The fictional Donny combines the real Donny and his cousin Jimmy. I met Donny and Jimmy around 1998 in Ypsilanti, Michigan. I was twenty-four and had my own apartment in a five-unit building on the edge of town where rent was lower compared to living near the college. Donny and Jimmy were fourteen, and I met them because Donny used to hang out with the even younger kids who lived next door: Dennison (literally the son of Dennis) and his little brother Jack. These kids were always playing in the yard and riding bikes up and down the street—as kids do—and I was often in my yard working on some visual art project that involved messy painting, or just playing guitar in the sunshine.
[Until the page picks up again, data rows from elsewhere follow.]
**config.mk**
```make
export PLATFORM = sky130hd
export DESIGN_NAME = mcm_ctrl
export DESIGN_NICKNAME = d
export VERILOG_FILES = /design/src/shared/mcm_pkg.sv /design/src/rtl/mcm_ctrl.sv
export VERILOG_INCLUDE_DIRS = /design/src /design/src/shared
export SDC_FILE = /design/constraint.sdc
export NUM_CORES = 1
export LEC_CHECK = 0
export ABC_AREA = 1
export BUFFER_PORTS_ARGS = -buffer_cell sky130_fd_sc_hd__buf_4
export CAP_MARGIN = 20
export CORE_AREA = 2 2 134 136
export DETAILED_ROUTE_END_ITERATION = 10
export DIE_AREA = 0 0 136 138
export PLACE_DENSITY = 0.85
export SLEW_MARGIN = 20
export SYNTH_ARGS = -nofsm -noshare
export SYNTH_HDL_FRONTEND = slang
export SYNTH_SLANG_ARGS = --single-unit
```
**constraint.sdc**
```tcl
create_clock -name pclk -period 3.4 [get_ports pclk]
set_input_delay 0.68 -clock pclk [delete_from_list [all_inputs] [get_ports pclk]]
set_output_delay 0.68 -clock pclk [all_outputs]
set_load 0.05 [all_outputs]
```
**src/shared/mcm_defs.svh**
```systemverilog
// constants for the command mailbox controller
`ifndef MCM_DEFS_SVH
`define MCM_DEFS_SVH

// ----------------------------------------
// software register offsets (apb bytes)
// ----------------------------------------
`define MCM_OFS_CTRL      8'h00
`define MCM_OFS_PASSWORD  8'h04
`define MCM_OFS_PARAM     8'h08
`define MCM_OFS_STATUS    8'h0c
`define MCM_OFS_IRQ_STAT  8'h10
`define MCM_OFS_IRQ_CLR   8'h14
`define MCM_OFS_IRQ_EN    8'h18
`define MCM_OFS_CMD       8'h1c

// ----------------------------------------
// fields and reset values
// ----------------------------------------
`define MCM_CTRL_START    0
`define MCM_IRQ_DONE      0
`define MCM_IRQ_FAIL      1
`define MCM_IRQ_TMO       2
`define MCM_IRQ_GIVEUP    3
`define MCM_IRQ_W         4
`define MCM_RST_CMD       16'hb688
`define MCM_RST_PARAM     16'h0200
`define MCM_RST_PASSWORD  32'h0000_0000

// ----------------------------------------
// device map and block contents
// ----------------------------------------
`define MCM_DEV_BLOCK     16'h1f40
`define MCM_DEV_ECHO      16'h1f54
`define MCM_DEV_STATUS    16'h1f55
`define MCM_BLOCK_LAST    5'h13
`define MCM_WORD_LEN      16'h000c
`define MCM_WORD_DEST     16'h1201
`define MCM_WORD_3        16'h0001
`define MCM_WORD_SETUP17  16'h1f53
`define MCM_WORD_SETUP18  16'h1f54
`define MCM_WORD_SETUP19  16'h1f55
`define MCM_BUSY_CODE     16'h0003

// ----------------------------------------
// timing
// ----------------------------------------
`define MCM_CLK_NS        8
`define MCM_TIMEOUT_NS    1000000000
`define MCM_MAX_RETRY     3

`endif

```
**src/shared/mcm_pkg.sv**
```systemverilog
// types for the command mailbox controller
package mcm_pkg;
  typedef enum logic [1:0] {
    MCM_IDLE,
    MCM_WRITE,
    MCM_POLL,
    MCM_ECHO
  } mcm_state_t;
endpackage

```
**src/rtl/mcm_ctrl.sv**
```systemverilog
// command mailbox controller: apb slave, drives device register port
//
// The APB register port is this design's own decision.
`timescale 1ns/10ps
`include "mcm_defs.svh"
module mcm_ctrl
  import mcm_pkg::*;
#(
  parameter int unsigned TIMEOUT_CYCLES = `MCM_TIMEOUT_NS / `MCM_CLK_NS
) (
  input  wire logic        pclk,
  input  wire logic        presetn,
  input  wire logic        psel,
  input  wire logic        penable,
  input  wire logic        pwrite,
  input  wire logic [7:0]  paddr,
  input  wire logic [31:0] pwdata,
  output logic      [31:0] prdata,
  output logic             pready,
  output logic             pslverr,
  output logic             irq,
  output logic             dev_req,
  output logic             dev_we,
  output logic      [15:0] dev_addr,
  output logic      [15:0] dev_wdata,
  output logic             dev_last,
  input  wire logic        dev_ack,
  input  wire logic [15:0] dev_rdata
);

  // ----------------------------------------
  // declarations
  // ----------------------------------------
  mcm_state_t                state_reg;
  logic [4:0]                idx_reg;
  logic [1:0]                retry_reg;
  logic [31:0]               cnt_reg;
  logic [15:0]               cmd_reg;
  logic [15:0]               cmd_lat_reg;
  logic [15:0]               param_reg;
  logic [31:0]               pw_reg;
  logic [15:0]               seen_reg;
  logic [15:0]               echo_reg;
  logic [7:0]                result_reg;
  logic                      tmo_flag_reg;
  logic                      giveup_reg;
  logic [`MCM_IRQ_W-1:0]     irq_stat_reg;
  logic [`MCM_IRQ_W-1:0]     irq_en_reg;
  logic [`MCM_IRQ_W-1:0]     irq_set;
  logic [`MCM_IRQ_W-1:0]     irq_clr;
  logic                      wr_acc;
  logic                      start_w;
  logic                      mapped;
  logic                      tmo_hit;

  assign wr_acc  = psel && penable && pready && pwrite;
  assign start_w = wr_acc && (paddr == `MCM_OFS_CTRL)
                   && pwdata[`MCM_CTRL_START] && (state_reg == MCM_IDLE);
  assign tmo_hit = (cnt_reg >= TIMEOUT_CYCLES);
  assign irq_clr = (wr_acc && paddr == `MCM_OFS_IRQ_CLR)
                   ? pwdata[`MCM_IRQ_W-1:0] : '0;

  // ----------------------------------------
  // block word contents
  // ----------------------------------------
  function automatic logic [15:0] block_word(
    input logic [4:0]  i,
    input logic [15:0] cmd,
    input logic [31:0] pw,
    input logic [15:0] param
  );
    case (i)
      5'h00:   block_word = cmd;
      5'h01:   block_word = `MCM_WORD_LEN;
      5'h02:   block_word = `MCM_WORD_DEST;
      5'h03:   block_word = `MCM_WORD_3;
      5'h04:   block_word = pw[31:16];
      5'h05:   block_word = pw[15:0];
      5'h06:   block_word = param;
      5'h11:   block_word = `MCM_WORD_SETUP17;
      5'h12:   block_word = `MCM_WORD_SETUP18;
      5'h13:   block_word = `MCM_WORD_SETUP19;
      default: block_word = 16'h0000;
    endcase
  endfunction

  function automatic logic is_mapped(input logic [7:0] a);
    case (a)
      `MCM_OFS_CTRL, `MCM_OFS_PASSWORD, `MCM_OFS_PARAM, `MCM_OFS_STATUS,
      `MCM_OFS_IRQ_STAT, `MCM_OFS_IRQ_CLR, `MCM_OFS_IRQ_EN,
      `MCM_OFS_CMD: is_mapped = 1'b1;
      default:      is_mapped = 1'b0;
    endcase
  endfunction

  assign mapped = is_mapped(paddr);

  // ----------------------------------------
  // apb slave: one wait-free access phase
  // ----------------------------------------
  always_ff @(posedge pclk or negedge presetn) begin
    if (!presetn) begin
      pready  <= 1'b0;
      pslverr <= 1'b0;
      prdata  <= 32'h0000_0000;
    end else begin
      pready  <= psel && !penable && !pready;
      pslverr <= psel && !penable && !pready && !mapped;
      prdata  <= 32'h0000_0000;
      if (psel && !penable && !pwrite) begin
        case (paddr)
          `MCM_OFS_PASSWORD: prdata <= pw_reg;
          `MCM_OFS_PARAM:    prdata <= {16'h0000, param_reg};
          `MCM_OFS_STATUS:   prdata <= {echo_reg, result_reg, 5'h00,
                                        giveup_reg, tmo_flag_reg,
                                        state_reg != MCM_IDLE};
          `MCM_OFS_IRQ_STAT: prdata <= {28'h0000000, irq_stat_reg};
          `MCM_OFS_IRQ_EN:   prdata <= {28'h0000000, irq_en_reg};
          `MCM_OFS_CMD:      prdata <= {16'h0000, cmd_reg};
          default:           prdata <= 32'h0000_0000;
        endcase
      end
    end
  end

  // software-owned settings
  always_ff @(posedge pclk or negedge presetn) begin
    if (!presetn) begin
      cmd_reg    <= `MCM_RST_CMD;
      param_reg  <= `MCM_RST_PARAM;
      pw_reg     <= `MCM_RST_PASSWORD;
      irq_en_reg <= '0;
    end else if (wr_acc) begin
      case (paddr)
        `MCM_OFS_CMD:      cmd_reg    <= pwdata[15:0];
        `MCM_OFS_PARAM:    param_reg  <= pwdata[15:0];
        `MCM_OFS_PASSWORD: pw_reg     <= pwdata;
        `MCM_OFS_IRQ_EN:   irq_en_reg <= pwdata[`MCM_IRQ_W-1:0];
        default:           cmd_reg    <= cmd_reg;
      endcase
    end
  end

  // ----------------------------------------
  // command sequencer
  // ----------------------------------------
  always_ff @(posedge pclk or negedge presetn) begin
    if (!presetn) begin
      state_reg    <= MCM_IDLE;
      idx_reg      <= 5'h00;
      retry_reg    <= 2'h0;
      cmd_lat_reg  <= 16'h0000;
      seen_reg     <= 16'h0000;
      echo_reg     <= 16'h0000;
      result_reg   <= 8'h00;
      tmo_flag_reg <= 1'b0;
      giveup_reg   <= 1'b0;
    end else begin
      case (state_reg)
        MCM_IDLE: begin
          if (start_w) begin
            state_reg    <= MCM_WRITE;
            idx_reg      <= 5'h00;
            retry_reg    <= 2'h0;
            cmd_lat_reg  <= cmd_reg;
            tmo_flag_reg <= 1'b0;
            giveup_reg   <= 1'b0;
          end
        end
        MCM_WRITE: begin
          if (dev_ack) begin
            if (idx_reg == `MCM_BLOCK_LAST) begin
              state_reg <= MCM_POLL;
            end else begin
              idx_reg <= idx_reg + 5'h01;
            end
          end
        end
        MCM_POLL: begin
          if (dev_ack) begin
            if (dev_rdata == `MCM_BUSY_CODE) begin
              if (tmo_hit) begin
                state_reg    <= MCM_IDLE;
                tmo_flag_reg <= 1'b1;
              end
            end else begin
              seen_reg  <= dev_rdata;
              state_reg <= MCM_ECHO;
            end
          end
        end
        MCM_ECHO: begin
          if (dev_ack) begin
            echo_reg <= dev_rdata;
            if (dev_rdata != cmd_lat_reg) begin
              if (retry_reg < 2'(`MCM_MAX_RETRY)) begin
                state_reg <= MCM_WRITE;
                idx_reg   <= 5'h00;
                retry_reg <= retry_reg + 2'h1;
              end else begin
                state_reg  <= MCM_IDLE;
                giveup_reg <= 1'b1;
              end
            end else begin
              state_reg  <= MCM_IDLE;
              result_reg <= seen_reg[7:0];
            end
          end
        end
        default: state_reg <= MCM_IDLE;
      endcase
    end
  end

  // busy timer, restarts with each poll phase
  always_ff @(posedge pclk or negedge presetn) begin
    if (!presetn) begin
      cnt_reg <= 32'h0000_0000;
    end else if (state_reg != MCM_POLL) begin
      cnt_reg <= 32'h0000_0000;
    end else if (!tmo_hit) begin
      cnt_reg <= cnt_reg + 32'h0000_0001;
    end
  end

  // ----------------------------------------
  // device register port
  // ----------------------------------------
  // one idle cycle between requests keeps issue logic off the ack path
  always_ff @(posedge pclk or negedge presetn) begin
    if (!presetn) begin
      dev_req   <= 1'b0;
      dev_we    <= 1'b0;
      dev_addr  <= 16'h0000;
      dev_wdata <= 16'h0000;
      dev_last  <= 1'b0;
    end else if (dev_req) begin
      if (dev_ack) begin
        dev_req <= 1'b0;
      end
    end else if (state_reg == MCM_WRITE) begin
      dev_req   <= 1'b1;
      dev_we    <= 1'b1;
      dev_addr  <= `MCM_DEV_BLOCK + {11'h000, idx_reg};
      dev_wdata <= block_word(idx_reg, cmd_lat_reg, pw_reg, param_reg);
      dev_last  <= (idx_reg == `MCM_BLOCK_LAST);
    end else if (state_reg == MCM_POLL || state_reg == MCM_ECHO) begin
      dev_req   <= 1'b1;
      dev_we    <= 1'b0;
      dev_addr  <= (state_reg == MCM_POLL) ? `MCM_DEV_STATUS
                                           : `MCM_DEV_ECHO;
      dev_wdata <= 16'h0000;
      dev_last  <= 1'b0;
    end
  end

  // ----------------------------------------
  // interrupts
  // ----------------------------------------
  always_comb begin
    irq_set = '0;
    if (state_reg == MCM_ECHO && dev_ack && dev_rdata == cmd_lat_reg) begin
      irq_set[`MCM_IRQ_DONE] = 1'b1;
      irq_set[`MCM_IRQ_FAIL] = (seen_reg[7:0] != 8'h00);
    end
    if (state_reg == MCM_POLL && dev_ack && tmo_hit
        && dev_rdata == `MCM_BUSY_CODE) begin
      irq_set[`MCM_IRQ_TMO] = 1'b1;
    end
    if (state_reg == MCM_ECHO && dev_ack && dev_rdata != cmd_lat_reg
        && retry_reg == 2'(`MCM_MAX_RETRY)) begin
      irq_set[`MCM_IRQ_GIVEUP] = 1'b1;
    end
  end

  // set wins over a clear in the same cycle
  always_ff @(posedge pclk or negedge presetn) begin
    if (!presetn) begin
      irq_stat_reg <= '0;
      irq         <= 1'b0;
    end else begin
      irq_stat_reg <= (irq_stat_reg & ~irq_clr) | irq_set;
      irq          <= |(((irq_stat_reg & ~irq_clr) | irq_set) & irq_en_reg);
    end
  end
endmodule

```
==> impl_metrics.json, run 1 <==
{
  "slew_viol_final": 0,
  "synthArstFlopShare_pct": 100.0,
  "yosysUniqueCellTypes": 44,
  "firstDrtPassIters": 9,
  "clkTransAtPathRegs_ns": 0.07,
  "path_max_fanout": 18,
  "dr_total_vias": 9806,
  "die-area_mm2": 0.01877,
  "synth_area_mm2": 0.01081,
  "period_needed_ns": 2.176,
  "port-buffer-count": 126,
  "grt_start_max_net_pins": 81,
  "r2r_end": "cmd_lat_reg[0]$_DFFE_PN0P_",
  "power_uw": 7901,
  "cts_resized": 0,
  "htree_levels": 1,
  "nFillCells": 1338,
  "rsz0062_at_grt": "no",
  "pin_count": 132,
  "synth_area_leaders": "dfrtp_1 50%, nand2_1 14%, o21ai_0 5.1%, inv_1 4.7%, nor2_1 3.8%",
  "fp-row-count": 49,
  "place_hpwl_um": 22600,
  "start_kind": "register",
  "grt.overflow.total": 0,
  "cts-buffers-inserted": 24,
  "rrSetupSlack_ns": 1.22,
  "die_w_um": 136,
  "relSlewSlack_pct": 54.50,
  "initial_core_util_pct": 61.62,
  "grt_antenna_before_repair": 0,
  "layout_commonest_cell": "nand2_1",
  "ff2ff_path_depth": 6,
  "final_util_pct": 72.52,
  "grt_pass1_vias": 9379,
  "clock_sinks": 223,
  "ys_ff_latch": 223,
  "postRouteAntennaNets": 0,
  "postPlaceCellArea_mm2": 0.01189,
  "fmax_ghz": 0.4596,
  "nets": 1535,
  "min_path_type": "in2async",
  "syn_to_final_growth_pct": 17.68,
  "synth.yosys.seq_area_share_pct": 51.74,
  "synth_top_area_share_pct": 49.79,
  "wire_per_inst_um": 17.97,
  "setup_viol": 0,
  "status": "finished clean",
  "hold_viol": 0,
  "rr_startpoint": "state_reg[0]$_DFFE_PN0P_",
  "min_period_over_period_pct": 64.00,
  "antennaDiodeCount": 0,
  "synth_edf_count": 0,
  "synth_top_area_cell": "dfrtp_1",
  "critical_path.endpoint_type": "register",
  "postCtsSetupRepairBufs": 0,
  "layout-drive-gt1-share_pct": 16.64,
  "synthCells": 1353,
  "worstMarginPinSlew_ns": 0.6800,
  "finalSetupTns_ns": 0,
  "core_mm2": 0.01753,
  "dp.cells": 1669,
  "wl_um": 30780,
  "yosysWarningCount": 0,
  "grt_pass1_wl_um": 49070,
  "fin_area_mm2": 0.01272,
  "path_class": "reg2reg",
  "synthFlopType": "dfrtp_1",
  "cts_root_buf": "clkbuf_16",
  "mostFrequentLayoutCells": "392 x nand2_1, 215 x dfrtp_1, 137 x buf_4",
  "peakVddDrop_mv": 0.5542,
  "drc": 0,
  "drv_cap": 0,
  "skew_ns": 0.01497,
  "postCtsHoldBufs": 0,
  "clock_latency_ns": 0.52,
  "drt_iter0_markers": 1257,
  "powerDensity_mw_per_mm2": 621.3,
  "cts_tree": "built",
  "die_h_um": 138,
  "required_ns": 3.84,
  "place_congestion": 0.9808,
  "arrival_ns": 2.61,
  "clk_path_buf_depth": 3,
  "fin_cells": 1713,
  "track_usage_pct": 33.36,
  "avgSynthCellArea_um2": 7.986,
  "p_leak_uw": 0.006184,
  "viasPerCell": 5.724
}
## Yosys cell counts (2+ instances only)
cell type and number:
nor3_2 2, buf_4 11, o21ai_1 37, o31ai_1 2, nor2_1 110, o211ai_1 2
xor2_1 5, inv_1 134, nor4_1 3, buf_6 3, dfstp_2 8, o2111ai_1 3
nand4_1 19, nor3_1 21, buf_2 19, clkbuf_1 23, a221oi_1 10, nand2_2 8
o22ai_1 5, nand3_1 77, a31oi_1 4, o21ai_0 110, nor2_4 3, a211oi_1 2
dfrtp_1 215, nand2_1 392, nand3_2 2, o2bb2ai_1 3, mux2_1 6, nor2_2 8
a21oi_1 57, ha_1 7, a21oi_2 10, inv_2 21, or2_2 2
`config.mk`:
```
export PLATFORM = sky130hd
export DESIGN_NAME = scpd_top
export DESIGN_NICKNAME = d
export VERILOG_FILES = /design/src/pkg/scpd_pkg.sv /design/src/core/scpd_debounce.sv /design/src/core/scpd_top.sv
export SDC_FILE = /design/constraint.sdc
export NUM_CORES = 1
export LEC_CHECK = 0
export BUFFER_PORTS_ARGS = -buffer_cell sky130_fd_sc_hd__buf_4
export CAP_MARGIN = 10
export CORE_UTILIZATION = 42
export DETAILED_ROUTE_END_ITERATION = 7
export MAX_ROUTING_LAYER = met4
export PLACE_DENSITY = 0.72
export SYNTH_ARGS = -nofsm -noshare
export SYNTH_HDL_FRONTEND = slang
export SYNTH_SLANG_ARGS = --single-unit
export TNS_END_PERCENT = 5
```
`constraint.sdc`:
```
create_clock -name clk_sys -period 1.9 [get_ports clk_sys]
set_input_delay 0.475 -clock clk_sys [delete_from_list [all_inputs] [get_ports clk_sys]]
set_output_delay 0.475 -clock clk_sys [all_outputs]
set_load 0.01 [all_outputs]
```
Kids are curious about that kind of stuff and ride by to check it out, so I got to know them. Then they found out I had a pet python who ate mice, and they wanted to see that, so I ended up spending a lot of time entertaining the neighborhood boys. My embarrassingly simple apartment was, to them, some kind of treehouse or clubhouse with a wildlife documentary, an art exhibit, and a killer soundtrack. And why not? At age forty-seven, I’ve accepted that part of my brain will always be fourteen and see my living spaces as exactly that.
To be fair, they entertained me, too. Donny and Jimmy were hilarious! They had the kind of insane tales of reckless adventure, injury, and embarrassment that working-class midwestern boys thrive on. I should know, since I was one and probably, at heart, will always be. But it wasn’t just stories and jokes. After Donny and Jimmy had dropped by a few times, they invited me and my girlfriend to meet their family in the trailer park down the road and hang out for an evening.
My girlfriend—who had endured a couple surprise visits from Donny and Jimmy, rolled with the situation, and found them as hilarious as I did—was beyond awesome and handled the evening with grace and aplomb. She dressed up extra cute for that night and was a hit with the girls and wives there. After a tour of the trailer, which was basically some rooms and a hallway, we ended up drinking cheap American lager and playing cards with the adults and teens all night long. It was a chain-smoking, midwestern good time, and I don’t think either of us will ever forget it.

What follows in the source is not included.